Tornados in der Region La Chaux-de-Fonds

Eine Tornado-Katastrophe hat sich am Nachmittag des 12. Juni 1926 unweit der Stadt La Chaux-de-Fonds ereignet. Der Tornado formierte sich über einem Hügelzug nordöstlich der Stadt und zog nördlich daran vorbei in Richtung der Franches Montagnes (Herzog, Golaz 1926). Sein Pfad zeigte wiederum die charakteristische fast schnurgerade SW-NE Ausrichtung. Der Tornado legte eine Strecke von 22 Kilometern zurück, wobei er nach 7 Kilometern vom Boden abhob und 3 Kilometer weiter wieder aufschlug. Ein achtjähriger Junge, zusammen mit seiner Mutter unterwegs, wurde vom Sturm derart heftig durch die Luft geschleudert, dass er an den dabei erlittenen Verletzungen erlag. Seine Mutter und mehrere weitere Personen wurden schwer verletzt. Nach dem Sturm blieben zerstörte Wohnhäuser und kahlgeschlagene Waldpartien zurück (Herzog, Golaz 1926; Piaget 1976). Dazu unten die sehr aufschlussreiche Fotografie einer stehengebliebenen Rottanne, deren Äste im mittleren Teil des Baumes mehrfach um den Stamm gewickelt wurden (Herzog, Golaz 1926). Eindrücklicher kann die Tornado-Natur des Gewittersturms vom 12. Juni 1926 wohl kaum zum Ausdruck gebracht werden.

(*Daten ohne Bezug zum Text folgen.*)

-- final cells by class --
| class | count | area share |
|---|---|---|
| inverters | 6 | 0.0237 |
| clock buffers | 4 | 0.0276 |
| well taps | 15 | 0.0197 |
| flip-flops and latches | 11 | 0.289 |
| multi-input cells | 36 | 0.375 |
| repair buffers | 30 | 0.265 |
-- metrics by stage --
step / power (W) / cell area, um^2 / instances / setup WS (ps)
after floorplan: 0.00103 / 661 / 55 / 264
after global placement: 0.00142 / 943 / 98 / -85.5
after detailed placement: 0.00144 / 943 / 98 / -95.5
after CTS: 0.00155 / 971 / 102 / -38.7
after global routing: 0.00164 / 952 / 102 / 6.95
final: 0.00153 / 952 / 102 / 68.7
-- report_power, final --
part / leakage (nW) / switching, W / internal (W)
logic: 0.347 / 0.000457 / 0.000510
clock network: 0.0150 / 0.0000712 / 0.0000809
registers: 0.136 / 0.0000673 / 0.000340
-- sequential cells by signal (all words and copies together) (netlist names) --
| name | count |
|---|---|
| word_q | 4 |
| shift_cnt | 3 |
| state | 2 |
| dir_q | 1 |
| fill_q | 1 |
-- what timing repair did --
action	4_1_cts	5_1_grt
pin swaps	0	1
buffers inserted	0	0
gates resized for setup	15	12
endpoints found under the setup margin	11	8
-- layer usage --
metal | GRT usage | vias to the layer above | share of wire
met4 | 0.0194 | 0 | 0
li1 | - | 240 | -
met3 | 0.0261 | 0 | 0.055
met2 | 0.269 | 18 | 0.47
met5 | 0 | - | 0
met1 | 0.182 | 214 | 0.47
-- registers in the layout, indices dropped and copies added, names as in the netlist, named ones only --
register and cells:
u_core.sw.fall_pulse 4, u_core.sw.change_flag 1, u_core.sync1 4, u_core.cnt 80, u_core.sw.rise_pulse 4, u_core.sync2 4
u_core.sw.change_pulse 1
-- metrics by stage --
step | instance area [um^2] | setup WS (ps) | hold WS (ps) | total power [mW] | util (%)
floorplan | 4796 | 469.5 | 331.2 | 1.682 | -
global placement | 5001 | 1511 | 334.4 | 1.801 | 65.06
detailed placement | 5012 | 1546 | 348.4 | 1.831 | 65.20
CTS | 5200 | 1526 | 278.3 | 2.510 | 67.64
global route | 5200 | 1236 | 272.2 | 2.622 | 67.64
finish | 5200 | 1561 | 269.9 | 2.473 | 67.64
[config.mk]
export PLATFORM = sky130hd
export DESIGN_NAME = kronos_imem_port
export DESIGN_NICKNAME = d
export VERILOG_FILES = /design/src/rtl/kronos_imem_port.sv
export SDC_FILE = /design/constraint.sdc
export NUM_CORES = 1
export LEC_CHECK = 0
export CAP_MARGIN = 10
export CORE_ASPECT_RATIO = 1.25
export CORE_MARGIN = 10
export CORE_UTILIZATION = 31
export DETAILED_ROUTE_END_ITERATION = 8
export PLACE_DENSITY_LB_ADDON = 0.25
export REMOVE_ABC_BUFFERS = 1
export SLEW_MARGIN = 20
export SYNTH_ARGS = -nofsm -noshare
export SYNTH_HDL_FRONTEND = slang
export SYNTH_SLANG_ARGS = --single-unit
[constraint.sdc]
create_clock -name clk -period 3.2 [get_ports clk]
set_clock_uncertainty 0.2 [all_clocks]
set_input_delay 0.64 -clock clk [delete_from_list [all_inputs] [get_ports clk]]
set_output_delay 0.64 -clock clk [all_outputs]
set_load 0.03 [all_outputs]
[src/rtl/kronos_imem_port.sv]
// Responder end of the Kronos instruction-fetch req/gnt interface, serving fetches
// from a single-port synchronous SRAM with optional wait states and arbiter stalls.
module kronos_imem_port #(
    parameter int unsigned DEPTH       = 256,
    parameter int unsigned WAIT_STATES = 0,
    localparam int unsigned AW         = $clog2(DEPTH)
) (
    input  logic          clk,
    input  logic          rstz,
    input  logic [31:0]   instr_addr,
    input  logic          instr_req,
    output logic [31:0]   instr_data,
    output logic          instr_gnt,
    output logic          sram_en,
    output logic [AW-1:0] sram_addr,
    input  logic [31:0]   sram_rdata,
    input  logic          arb_busy
);

    typedef enum logic [1:0] {StIdle, StRead, StHold} state_e;

    localparam logic [3:0] WaitCnt = 4'(WAIT_STATES);
    localparam bit         NoWait  = (WAIT_STATES == 0);

    state_e        state_q, state_d;
    logic [AW-1:0] addr_q, addr_d;
    logic [3:0]    cnt_q, cnt_d;
    logic [31:0]   data_q, data_d;

    logic [AW-1:0] word_idx;
    logic          addr_match;
    logic          data_ready;
    logic          gnt_now;
    logic          issue;

    // Byte-offset bits and index bits above the SRAM depth are don't-care.
    logic unused_addr_bits;
    assign unused_addr_bits = ^{instr_addr[31:AW+2], instr_addr[1:0]};

    assign word_idx   = instr_addr[AW+1:2];
    assign addr_match = (word_idx == addr_q);

    always_ff @(posedge clk or negedge rstz) begin
        if (!rstz) begin
            state_q <= StIdle;
            addr_q  <= '0;
            cnt_q   <= '0;
            data_q  <= '0;
        end else begin
            state_q <= state_d;
            addr_q  <= addr_d;
            cnt_q   <= cnt_d;
            data_q  <= data_d;
        end
    end

    always_comb begin
        state_d = state_q;
        addr_d  = addr_q;
        cnt_d   = cnt_q;
        data_d  = data_q;
        if (issue) begin
            addr_d = word_idx;
        end
        case (state_q)
            StIdle: begin
                state_d = issue ? StRead : StIdle;
            end
            StRead: begin
                if (issue) begin
                    state_d = StRead;
                end else if (instr_req && addr_match && !NoWait) begin
                    state_d = StHold;
                    data_d  = sram_rdata;
                    cnt_d   = WaitCnt;
                end else begin
                    state_d = StIdle;
                end
            end
            StHold: begin
                if (issue) begin
                    state_d = StRead;
                end else if (instr_req && addr_match && !data_ready) begin
                    state_d = StHold;
                    cnt_d   = cnt_q - 4'd1;
                end else begin
                    state_d = StIdle;
                end
            end
            default: begin
                state_d = StIdle;
            end
        endcase
    end

    // data_ready marks the cycle a word can be granted; if the initiator has already
    // moved to its next address in that cycle, the new address is issued instead.
    always_comb begin
        data_ready = 1'b0;
        case (state_q)
            StRead:  data_ready = NoWait;
            StHold:  data_ready = (cnt_q == 4'd1);
            default: data_ready = 1'b0;
        endcase
        gnt_now = data_ready & instr_req & addr_match;
        issue   = rstz & instr_req & ~arb_busy &
                  ((state_q == StIdle) | data_ready | ((state_q == StRead) & ~addr_match));

        instr_gnt  = gnt_now;
        instr_data = '0;
        if (gnt_now) begin
            instr_data = (state_q == StRead) ? sram_rdata : data_q;
        end
        sram_en   = issue;
        sram_addr = word_idx;
    end

endmodule

==> reports/metrics.yaml <==
outcome:
  status: "finished, final reports clean"
timing:
  worst_hold_slack_ns: 0.288
  period_share: 0.978
  worstMarginPinSlew_ns: 0.329
  relSlewSlack: 0.778
  min_period_ns: 3.13
  setup_slack_ns: 0.0714
  maxSlewViolCount: 0
  fmax_ghz: 0.320
  finalHoldViolations: 0
  setup_viol: 0
setup_path:
  reg2reg_to: "addr_q[7]$_DFFE_PN0P_"
  worst_ep_required_time_ns: 2.36
  critical_path.slowest_cell: "clkdlybuf4s50_1"
  critPathMaxStageDelay_ns: 0.51
  critPathCaptureType: "primary output"
  cp_top_family: "buffers and inverters"
  path_class: "in2out"
  path_buf_inv: 3
  rr_startpoint: "cnt_q[1]$_DFFE_PN0P_"
  worstPathMaxFanout: 16
  crit_chain: "clkdlybuf4s50_1 -> xnor2_1 -> nand4_1 -> nor2_2 -> and4_4 -> clkbuf_16 -> and2_1 -> buf_4"
  start_kind: "primary input"
  reg2regPathDepth: 8
  arrival_ns: 2.29
  r2r_slack_ns: 1.02
detailed_routing:
  drt_pre_antenna_iters: 4
  met3_length_um: 460
  vias: 1088
  vias_per_cell: 4.67
  wl_met2_um: 1640
  met1_length_um: 1510
  drc: 0
  routed.top_layer: "met4"
  routed_wl_um: 3670
  post_drt_wl_per_cell_um: 15.7
  ant_nets: 0
  drtIter0Drc: 41
yosys:
  ys_seq_elements: 14
  avgSynthCellArea_sq_um: 9.73
  synthArstFlopShare: 1.00
  synthFlopType: "dfrtp_1"
  yosysSeqAreaShare: 0.327
  ys_warn_count: 0
  synth_area_leaders: "dfrtp_1, and2_1, xnor2_1"
  syn_area_sq_um: 1070
  synth_edf_count: 0
  synth_cells: 110
  synth.distinct_cells: 24
  synth_top_area_cell: "dfrtp_1"
  synth_top_area_share: 0.327
finish:
  final_area_sq_um: 1970
  area_growth_pct: 83.7
  post-route-util: 0.604
  diodes: 0
  drive_above_1_share: 0.311
  layout.nets: 272
clocking:
  cts_buffers: 3
  htree_levels: 1
  clock_sinks: 14
  clkTransAtPathRegs_ns: 0.05
  root_buffer: "clkbuf_8"
  worstSkewPairLatency_ns: 0.24
  cts_buffer_depth: 2
  cts_tree: "yes"
global_route:
  antenna_found_initial: 0
  grt_max_degree: 33
  gr-total-overflow: 0
  grt.total_usage: 0.112
  grt_pass1_vias: 1116
  grt_pass1_wl_um: 5670
power_and_ir_drop:
  p_leak_nw: 0.927
  seqPwrFrac: 0.426
  powerDensity_nw_per_um2: 254
  combPwrFrac: 0.292
  internal_power_mw: 0.378
  power_switching_share: 0.244
  power_switching_mw: 0.122
  irDropWorstVdd_mv: 0.228
  p_clk_frac: 0.282
place:
  pre_cts_ws_ns: 0.0263
  port_buffers: 85
  place_congestion: 0.713
  placed_cell_area_sq_um: 1880
  place_hpwl_um: 3110
worst_hold_path:
  worstHoldStart: "cnt_q[3]$_DFFE_PN0P_"
  hold_path_class: "reg2reg"
  min_to: "cnt_q[3]$_DFFE_PN0P_"
  hold_depth: 1
die:
  die_area_sq_um: 6220
  core_area_sq_um: 3250
  die_w_um: 72.5
  die_y_um: 85.7
  start_util: 0.329
  io_pins: 110
  num_rows: 23
job:
  cap_violations: 0
-- synth_stat cells (2+ instances only) --
master,n
buf_4,8
mux2_2,8
xnor2_1,11
nor3_1,2
o21ai_0,2
nand3_1,2
and2_1,32
nand2_1,2
inv_1,4
nand4_1,4
clkbuf_1,3
dfrtp_1,14
ha_1,6
nor2_1,2
-- how the worst max path moves through the flow --
stage,start,to,slack (ns),depth (start not counted)
5_1_grt,instr_addr[8],instr_data[15],-0.02,8
6_report,instr_addr[8],instr_data[21],0.07,8
3_3_place_gp,instr_addr[8],instr_data[17],0.04,8
2_1_floorplan,instr_addr[8],instr_data[0],0.35,5
3_5_place_dp,instr_addr[8],instr_data[17],0.03,8
4_1_cts,instr_addr[8],instr_data[17],0.02,8
-- through the flow --
| stage | setup TNS [ns] | cells | power, mW |
|---|---|---|---|
| final | 0 | 233 | 0.500 |
| after global routing | -0.147 | 233 | 0.535 |
| after CTS | 0 | 232 | 0.509 |
| after detailed placement | 0 | 229 | 0.364 |
| after global placement | 0 | 229 | 0.360 |
| after floorplan | 0 | 99 | 0.266 |
-- power by group through the flow --
stage | logic, mW | clock network (mW) | registers [mW]
after global placement | 0.145 | 0 | 0.215
after global routing | 0.159 | 0.159 | 0.217
after floorplan | 0.0529 | 0 | 0.213
after detailed placement | 0.147 | 0 | 0.217
after CTS | 0.148 | 0.147 | 0.214
final | 0.146 | 0.141 | 0.213
-- cell families after synthesis --
kind of cell / Yosys count / synth area share
simple gates: 50 / 0.294
xor+xnor: 11 / 0.0901
compound gates: 5 / 0.0444
fa+ha+maj: 6 / 0.0702
mux: 9 / 0.0936
flops: 14 / 0.327
buf+inv: 15 / 0.0807
-- registers in the layout, indices dropped and copies added (netlist names) --
register,flops
addr_q,8
state_q,2
cnt_q,4
-- cell usage in the layout (no fill, tap or decap), drive strengths merged, types with 4 or more instances in the layout --
| cell | Yosys | layout |
|---|---|---|
| clkdlybuf4s50 | 0 | 48 |
| xnor2 | 11 | 11 |
| ha | 6 | 6 |
| clkbuf | 3 | 4 |
| and2 | 32 | 32 |
| mux2 | 8 | 8 |
| inv | 4 | 4 |
| nand4 | 4 | 4 |
| dfrtp | 14 | 14 |
| buf | 8 | 42 |
-- layer usage --
metal  track usage  up-vias
li1              -      527
met1         0.123      487
met2         0.180       69
met3        0.0554        5
met4        0.0415        0
met5             0        -
-- layout make-up --
class	instances	area (sq um)
clock buffers	3	41.3
flip-flops and latches	14	350
well taps	37	46.3
repair buffers	94	875
inverters	4	15.0
multi-input cells	81	638
fillers	277	1290
-- repair_timing --
item                                   4_1_cts  5_1_grt
gates resized for setup                      0        6
setup endpoints to repair                    0       32
hold buffers                                 0        0
setup buffers                                0        0
endpoints found under the hold margin        0        0
(Power assumes the default switching activity.)
$ cat src/rtl/clk_div_multi.sv
// clk_div_multi: multi-channel programmable clock divider on clock1M.
// Each channel has an active half-period, a shadow register loaded through
// a ready/valid port, and a pending flag. Pending updates land only on a
// boundary edge (or immediately when the channel is stopped), so outputs
// never glitch. A global sync realigns all channel phases.
// Build option: define CLKDIV_TICK_EN to compile in the rising-edge tick
// strobes; otherwise tick is tied to 0 and no tick registers exist.
module clk_div_multi #(
    parameter int unsigned NUM_CH = 2,
    parameter int unsigned CNT_W  = 16,
    parameter logic [NUM_CH*CNT_W-1:0] RESET_HALF = {16'd50, 16'd5},
    localparam int unsigned CH_W  = (NUM_CH > 1) ? $clog2(NUM_CH) : 1
) (
    input  logic              clock1M,
    input  logic              reset,
    input  logic              cfg_valid,
    output logic              cfg_ready,
    input  logic [CH_W-1:0]   cfg_ch,
    input  logic [CNT_W-1:0]  cfg_half,
    output logic              cfg_err,
    input  logic              sync,
    output logic [NUM_CH-1:0] clk_out,
    output logic [NUM_CH-1:0] tick,
    output logic [NUM_CH-1:0] pend
);

    logic [CNT_W-1:0]  half_q   [NUM_CH];
    logic [CNT_W-1:0]  shadow_q [NUM_CH];
    logic [CNT_W-1:0]  cnt_q    [NUM_CH];
    logic [CNT_W-1:0]  half_d   [NUM_CH];
    logic [CNT_W-1:0]  shadow_d [NUM_CH];
    logic [CNT_W-1:0]  cnt_d    [NUM_CH];
    logic [NUM_CH-1:0] pend_d;
    logic [NUM_CH-1:0] clk_d;
    logic              in_range;
    logic              cfg_accept;

    // Config handshake: out-of-range targets are always accepted (then dropped)
    always_comb begin
        in_range  = (32'(cfg_ch) < NUM_CH);
        cfg_ready = 1'b1;
        for (int unsigned i = 0; i < NUM_CH; i++) begin
            if (32'(cfg_ch) == i) begin
                cfg_ready = ~pend[i];
            end
        end
        cfg_accept = cfg_valid & cfg_ready & in_range;
    end

    // Per-channel next state: sync, stopped, boundary, count; then shadow load
    always_comb begin
        for (int unsigned i = 0; i < NUM_CH; i++) begin
            half_d[i]   = half_q[i];
            shadow_d[i] = shadow_q[i];
            cnt_d[i]    = cnt_q[i];
            pend_d[i]   = pend[i];
            clk_d[i]    = clk_out[i];

            if (sync) begin
                if (pend[i]) begin
                    half_d[i] = shadow_q[i];
                end
                pend_d[i] = 1'b0;
                cnt_d[i]  = '0;
                clk_d[i]  = 1'b0;
            end else if (half_q[i] == '0) begin
                cnt_d[i] = '0;
                clk_d[i] = 1'b0;
                if (pend[i]) begin
                    half_d[i] = shadow_q[i];
                    pend_d[i] = 1'b0;
                end
            end else if (cnt_q[i] == half_q[i] - CNT_W'(1)) begin
                cnt_d[i] = '0;
                if (pend[i]) begin
                    half_d[i] = shadow_q[i];
                    pend_d[i] = 1'b0;
                    clk_d[i]  = (shadow_q[i] != '0) ? ~clk_out[i] : 1'b0;
                end else begin
                    clk_d[i]  = ~clk_out[i];
                end
            end else begin
                cnt_d[i] = cnt_q[i] + CNT_W'(1);
            end

            // Accept only happens with pend clear, so this never collides with an apply
            if (cfg_accept && (32'(cfg_ch) == i)) begin
                shadow_d[i] = cfg_half;
                pend_d[i]   = 1'b1;
            end
        end
    end

    // Channel state registers
    always_ff @(posedge clock1M or posedge reset) begin
        if (reset) begin
            for (int unsigned i = 0; i < NUM_CH; i++) begin
                half_q[i]   <= RESET_HALF[i*CNT_W +: CNT_W];
                shadow_q[i] <= RESET_HALF[i*CNT_W +: CNT_W];
                cnt_q[i]    <= '0;
            end
            pend    <= '0;
            clk_out <= '0;
            cfg_err <= 1'b0;
        end else begin
            for (int unsigned i = 0; i < NUM_CH; i++) begin
                half_q[i]   <= half_d[i];
                shadow_q[i] <= shadow_d[i];
                cnt_q[i]    <= cnt_d[i];
            end
            pend    <= pend_d;
            clk_out <= clk_d;
            cfg_err <= cfg_valid & ~in_range;
        end
    end

`ifdef CLKDIV_TICK_EN
    logic [NUM_CH-1:0] tick_q;

    // Strobe on the same edge that drives clk_out from 0 to 1
    always_ff @(posedge clock1M or posedge reset) begin
        if (reset) begin
            tick_q <= '0;
        end else begin
            tick_q <= clk_d & ~clk_out;
        end
    end

    assign tick = tick_q;
`else
    assign tick = '0;
`endif

endmodule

Am 23. August 1934 wurde die Region La Chaux-de-Fonds abermals heimgesucht, diesmal gleich von mehreren Tornados. Sie forderten das Leben dreier Menschen (Piaget, 1976).

Quellen:

Piaget A. , 1976: L'évolution orageuse au nord des Alpes et la tornade du Jura vaudois du 26 aout 1971. Veröffentlichungen des Schweizerischen Meteorologischen Zentralanstalt Nr. 35.

Herzog J.L., Ch. Golaz, 1926: Le cyclone orageux du12 juin 1926. Annalen der Schweizerischen Meteorologischen Zentralanstalt 1926, Anhang Nr. 3.